This design comes from an exercise in tuning for small area on the open sky130 flow, not from production work.
In this exercise RTL edits were held to simulation tests only and were not proved equivalent to the original.

==> flow/design.v (outline; a module is shown in full before it is edited, if it fits) <==
// module dff: 11 lines
// module filter: 2122 lines
// module fa3: 4 lines
module filter (
input logic clk, enable,
input logic signed [15:0] inData,
output logic signed [15:0] outData
);
  // ...
==> flow/run.sh <==
#!/bin/bash
# synth_recipe.tcl (not shown) runs the flow's synth.tcl, then flattens the netlist and writes it again
# the make line also repeats each setting of config.mk as NAME=value (left out here)
make -C /OpenROAD-flow-scripts/flow DESIGN_CONFIG=/design/flow/config.mk WORK_HOME=/design/flow/orfs CLKGATE_MAP_FILE= SYNTH_SCRIPT=/design/flow/synth_recipe.tcl finish
==> flow/config.mk <==
export PLATFORM = sky130hd
export DESIGN_NAME = filter
export DESIGN_NICKNAME = filter
export VERILOG_FILES = /design/flow/design.v
export SDC_FILE = /design/flow/constraint.sdc
export NUM_CORES = 4
export LEC_CHECK = 0
export CAP_MARGIN = 20
export CORE_MARGIN = 2
export CORE_UTILIZATION = 45
export SLEW_MARGIN = 20
export SYNTH_HIERARCHICAL = 1
==> flow/constraint.sdc <==
create_clock -name core_clock -period 6.5 [get_ports {clk}]
set_input_delay 1.3000 -clock core_clock [delete_from_list [all_inputs] [get_ports {clk}]]
set_output_delay 1.3000 -clock core_clock [all_outputs]
set_load 0.01 [all_outputs]
==> flow_summary.json, run 1 <==
{
  "taps": 1524,
  "dp_slack_ns": 0.0629,
  "synthMuxAreaShare_pct": 0,
  "synth_xor_area_share_pct": 0.753,
  "rrSetupSlack_ns": 0.06,
  "ys_warn_count": 13,
  "cp_cell_sequence": "ha_1 -> fa_1 -> fa_1 -> fa_1 -> inv_1 -> fa_1 -> fa_1 -> fa_1 -> fa_1 -> fa_1 -> fa_1 -> fa_1",
  "syn_area_sq_um": 52300,
  "avgSynthCellArea_sq_um": 19.1,
  "wl_per_cell_um": 43.3,
  "slowest_delay_ns": 0.83,
  "yosysTopAreaCell": "fa_1",
  "slew_violations": 0,
  "final.fill_count": 9554,
  "top_regs": "x x512, din x32, outData x16",
  "worstMarginPinSlew_ns": 1.11,
  "post_cts_buffers": 0,
  "crit_top_cell": "fa_1",
  "cts_buffers": 76,
  "status": "timing/DRC/antenna clean",
  "fin_util_pct": 51.1,
  "post_cts_resized": 0,
  "synth-seq-area-share_pct": 34.6
}
==> run 2: changes to the inputs <==
--- a/flow/config.mk
+++ b/flow/config.mk
@@ -10,2 +10,4 @@
 export CORE_UTILIZATION = 45
+export CTS_BUF_LIST = sky130_fd_sc_hd__clkbuf_4
+export GPL_TIMING_DRIVEN = 0
 export SLEW_MARGIN = 20
==> run 2 against run 1 <==
  * Maximum frequency up 0.58%
  * Via count is 1.3% lower
  * Still clean
  * Worst hold slack worse by 0.00098 ns
  * Clock skew increased by 0.062 ns
  * Global-route usage decreased by 1.5 points
  * Core utilization shrank 1.4 points
  * Synthesized cell count unchanged
Source: an optimization exercise on an open RTL-to-GDS flow (aim: small area, a short achievable clock period and few clock cycles). Production flows keep margins and buffers that such runs may drop. The RTL was checked by simulation tests, not by an equivalence proof against the original design. No activity file was given, so power comes from the tool's default toggle rates.

==> flow/design.v (excerpt) <==
module WorkingFinal(input clk, input reset, input wire [15:0] mem_rdata,
                    output wire [15:0] mem_addr, output wire [15:0] mem_wdata,
                    output wire mem_we, output wire halt);
Size in the first run: roughly 1400 cells after synthesis, ~140 flip-flops, ~10000 um2 of cells after synthesis.
Settings: LEC_CHECK=0, ABC_AREA=1, CAP_MARGIN=20, CORE_MARGIN=2, CORE_UTILIZATION=45, CTS_BUF_LIST=sky130_fd_sc_hd__clkbuf_8, SLEW_MARGIN=20; clock period 30.0 ns.
standard.sh (not shown) runs the stock make flow with config.mk's settings and CLKGATE_MAP_FILE= SYNTH_SCRIPT=/design/flow/synth_recipe.tcl, a recipe that flattens the netlist after the stock synthesis.
==> flow/flow/run.sh <==
#!/bin/bash
# The standard layout (standard.sh: ORFS from synthesis to finish, with
# the standard flow's constraints), with two changes:
#  - synthesis is the standard flow's synthesis script, except that ABC maps the logic
#    with flow/abc_map_a.script (area-oriented mapping); flip-flop mapping and
#    every other synthesis step are unchanged, so the registers are the same;
#  - timing repair keeps a setup margin, so that it works on the achieved
#    period and not only on the 30 ns clock.
# Make's output goes to standard.log; ORFS keeps each step's log under orfs/logs.
set -euo pipefail
here=$(pwd)
{
  echo "proc abc {args} { set i [lsearch \$args -script]; if {\$i >= 0} { lset args [expr {\$i + 1}] $here/flow/abc_map_a.script }; yosys abc {*}\$args }"
  cat synth_recipe.tcl
} > synth_recipe_own.tcl
sed "s#SYNTH_SCRIPT=$here/synth_recipe.tcl#SYNTH_SCRIPT=$here/synth_recipe_own.tcl#" standard.sh > standard_own.sh
grep -q synth_recipe_own.tcl standard_own.sh
bash standard_own.sh SETUP_SLACK_MARGIN=23 finish > standard.log 2>&1
==> flow/flow/abc_map_a.script <==
strash
dch -f
map -a
topo
stime -c
The starting point produced a clean layout.
Testbench counts at the start, summed over its fixed seeds: cycles 16,919.
Edit:
--- a/flow/design.v
+++ b/flow/design.v
@@ -10,14 +10,15 @@
 	reg        we;        
 	reg        dcyc;      
 	reg        ldw;       
 	reg [2:0]  ldrd;      
 	reg        halted;
 	reg [1:0]  dst;       
 	reg [3:0]  cnt;       
+	reg        dsm;       
 	assign mem_addr  = mar;
 	assign mem_wdata = wdr;
 	assign mem_we    = we;
 	assign halt      = halted;
 	wire [3:0] op = ir[15:12];
 	wire [2:0] rd = ir[11:9];
 	wire [2:0] rs = ir[8:6];
@@ -49,63 +50,57 @@
 			default: rdreg = a7;
 		endcase
 	endfunction
 	wire [2:0] bidx = (isBNE || isSW) ? rd : rt;
 	wire [15:0] A = rdreg(rs, r4, r5, r6, r7);
 	wire [15:0] B = rdreg(bidx, r4, r5, r6, r7);
 	wire [15:0] C = rdreg(rc, r4, r5, r6, r7);
+	wire big = ir[2];
+	wire [1:0] sa = ir[1:0];
+	wire left = (op == 4'b0101);
+	wire fill = (op == 4'b0111) && A[15];
+	wire [15:0] s1 = sa[0] ? (left ? {A[14:0], 1'b0} : {fill, A[15:1]}) : A;
+	wire [15:0] s2 = sa[1] ? (left ? {s1[13:0], 2'b0} : {{2{fill}}, s1[15:2]}) : s1;
+	wire [15:0] shv = big ? {16{fill}} : s2;
 	reg [15:0] x, y;
 	reg cin1, cin2;
 	always @(*) begin
 		x = B; y = C; cin1 = 1'b0; cin2 = 1'b0;
 		case (op)
 			4'b0001: begin x = ~B; y = ~C; cin1 = 1'b1; cin2 = 1'b1; end
 			4'b0010: begin y = ~C; cin2 = 1'b1; end
-			4'b0011: begin x = {rem[14:0], wdr[15]}; y = ~C; cin2 = 1'b1; end
+			4'b0011: begin x = (dst == 2'd1) ? {rem[14:0], wdr[15]} : B; y = ~C; cin2 = 1'b1; end
 			4'b0100: y = sext3;
 			4'b1010: begin x = mar; y = soff; end
+			4'b0101, 4'b0110, 4'b0111: begin x = shv; y = 16'd0; end
+			4'b1011: begin x = 16'd0; y = {10'd0, ir[5:0] & ~A[5:0]}; end
 			4'b1000, 4'b1001, 4'b1101: begin x = 16'd0; y = sext6; end
 			default: ;
 		endcase
 	end
-	wire [15:0] a = (isBNE || isDIV) ? 16'd0 : A;
+	wire [15:0] a = (isBNE || isDIV || isSH) ? 16'd0 : A;
 	wire [15:0] cs = a ^ x ^ y;
 	wire [15:0] cc = (a & x) | (a & y) | (x & y);
 	wire [17:0] addw = {1'b0, cs, 1'b1} + {1'b0, cc[14:0], cin1, cin2};
 	wire [15:0] sum = addw[16:1];
 	wire cout = addw[17] | cc[15];    
-	wire big = ir[2];    
-	wire [1:0] sa = ir[1:0];
-	wire [15:0] sll = big ? 16'd0 : (A << sa);
-	wire [15:0] srl = big ? 16'd0 : (A >> sa);
-	wire signed [15:0] As = A;
-	wire [15:0] sra0 = As >>> sa;
-	wire [15:0] sra = big ? {16{A[15]}} : sra0;
-	reg [15:0] res;
-	always @(*) begin
-		case (op)
-			4'b0101: res = sll;
-			4'b0110: res = srl;
-			4'b0111: res = sra;
-			4'b1011: res = A | {10'd0, ir[5:0]};
-			default: res = sum;
-		endcase
-	end
+	wire [15:0] res = sum;
 	wire [15:0] marp2 = mar + 16'd2;
 	wire ne = (A != B);
 	wire [15:0] jtgt_f = {marp2[15:13], mem_rdata[11:0], 1'b0};
 	wire e_redir = ev && ((isBNE && ne) || isJALR);
 	wire e_mem   = ev && (isLW || isSW);
 	wire e_stall = ev && isDIV && (dst != 2'd2);
 	wire fa      = fc && !e_redir && !e_stall;            
 	wire f_isJ   = (mem_rdata[15:12] == 4'b1100);
 	wire f_isH   = (mem_rdata[15:13] == 3'b111);
 	wire [15:0] nseq = f_isJ ? jtgt_f : marp2;
 	wire div_start = ev && isDIV && (dst == 2'd0);
-	wire div_iter  = (dst == 2'd1);
+	wire div_small = (dst == 2'd1) && dsm;
+	wire div_iter  = (dst == 2'd1) && !dsm;
 	wire div_last  = div_iter && (cnt == 4'd0);
 	wire div_qw    = ev && (dst == 2'd2);
 	wire dq = rem[15] | cout;
 	wire [15:0] rnext = dq ? sum : {rem[14:0], wdr[15]};
 	wire dz = (C == 16'd0);
 	wire [1:0] lzn = dz ? 2'd0 :
 	                 (B[15:12] != 4'd0) ? 2'd0 :
@@ -128,14 +123,16 @@
 	reg [15:0] wdat;
 	always @(*) begin
 		wen = 1'b0; widx = rd[1:0]; wdat = res;
 		if (dcyc) begin
 			wen = ldw && ldrd[2]; widx = ldrd[1:0]; wdat = mem_rdata;
 		end else if (div_last) begin
 			wen = rs[2]; widx = rs[1:0]; wdat = rnext;
+		end else if (div_small) begin
+			wen = rs[2]; widx = rs[1:0]; wdat = B;
 		end else if (div_qw) begin
 			wen = rd[2]; widx = rd[1:0]; wdat = wdr;
 		end else if (ev && wrRd) begin
 			wen = rd[2]; widx = rd[1:0]; wdat = isJALR ? mar : res;
 		end
 	end
 	always @(posedge clk) begin
@@ -171,26 +168,29 @@
 				iv <= !f_isJ;
 			else if (e_redir)
 				iv <= 1'b0;
 			if (fa && f_isH)
 				halted <= 1'b1;
 			if (div_start)
 				dst <= 2'd1;
-			else if (div_last)
+			else if (div_last || div_small)
 				dst <= 2'd2;
 			else if (div_qw)
 				dst <= 2'd0;
 		end
 	end
 	always @(posedge clk) begin
 		if (fa)
 			ir <= mem_rdata;
 		ldw <= isLW;
 		ldrd <= rd;
-		if (div_iter)
+		dsm <= div_start && !cout;
+		if (div_small)
+			wdr <= 16'd0;
+		else if (div_iter)
 			wdr <= {wdr[14:0], dq};
 		else if (div_start)
 			wdr <= {bsh[14:0], s1q};
 		else
 			wdr <= B;
 		if (div_iter)
 			cnt <= cnt - 4'd1;
The changed run completed with no timing, DRC or antenna violations.
Total power climbs by 19%.
Global-route usage climbs by 3.2 points.
Final area rises by 3.7%.
Combinational power goes up by 30%.
Non-clock buffer count rose by 33.
Sequential cell count climbs by 1.
Clock skew stays flat.
Die area hardly moves.
Testbench counts after the change, summed over its fixed seeds: cycles 16,429.

==> what the ideal ports hide <==
Ports are ideal in the flow. The routed layouts listed here were re-timed in OpenROAD. Step 1 (the two cells are an assumption about what drives the block):
set clk [get_ports {clk}]
set_driving_cell -lib_cell sky130_fd_sc_hd__clkbuf_16 $clk
set_driving_cell -lib_cell sky130_fd_sc_hd__buf_2 [delete_from_list [all_inputs] $clk]
Step 2, shift: input delay + t, output delay - t, t = (earliest + latest rising clock arrival at the registers) / 2. This alone moves slack from input paths to output paths. Slacks: ideal / step 1 / step 2; pairs: ideal / step 1.
run	t, ns	slack for setup (ns)	hold slack, ns
the first run	0.532	22.992 / 22.971 / 22.482	0.385 / 0.385 / 0.385
the second run	0.534	23.004 / 22.954 / 22.569	0.394 / 0.394 / 0.394
After both steps setup and hold are still met in every run listed. The setup slack of the first run, which loses most, moves by -0.021 ns with the drivers and by -0.510 ns with both steps.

================

Scan the data for lines containing "flip" and copy all of them.

Size in the first run: roughly 1400 cells after synthesis, ~140 flip-flops, ~10000 um2 of cells after synthesis.
#    with flow/abc_map_a.script (area-oriented mapping); flip-flop mapping and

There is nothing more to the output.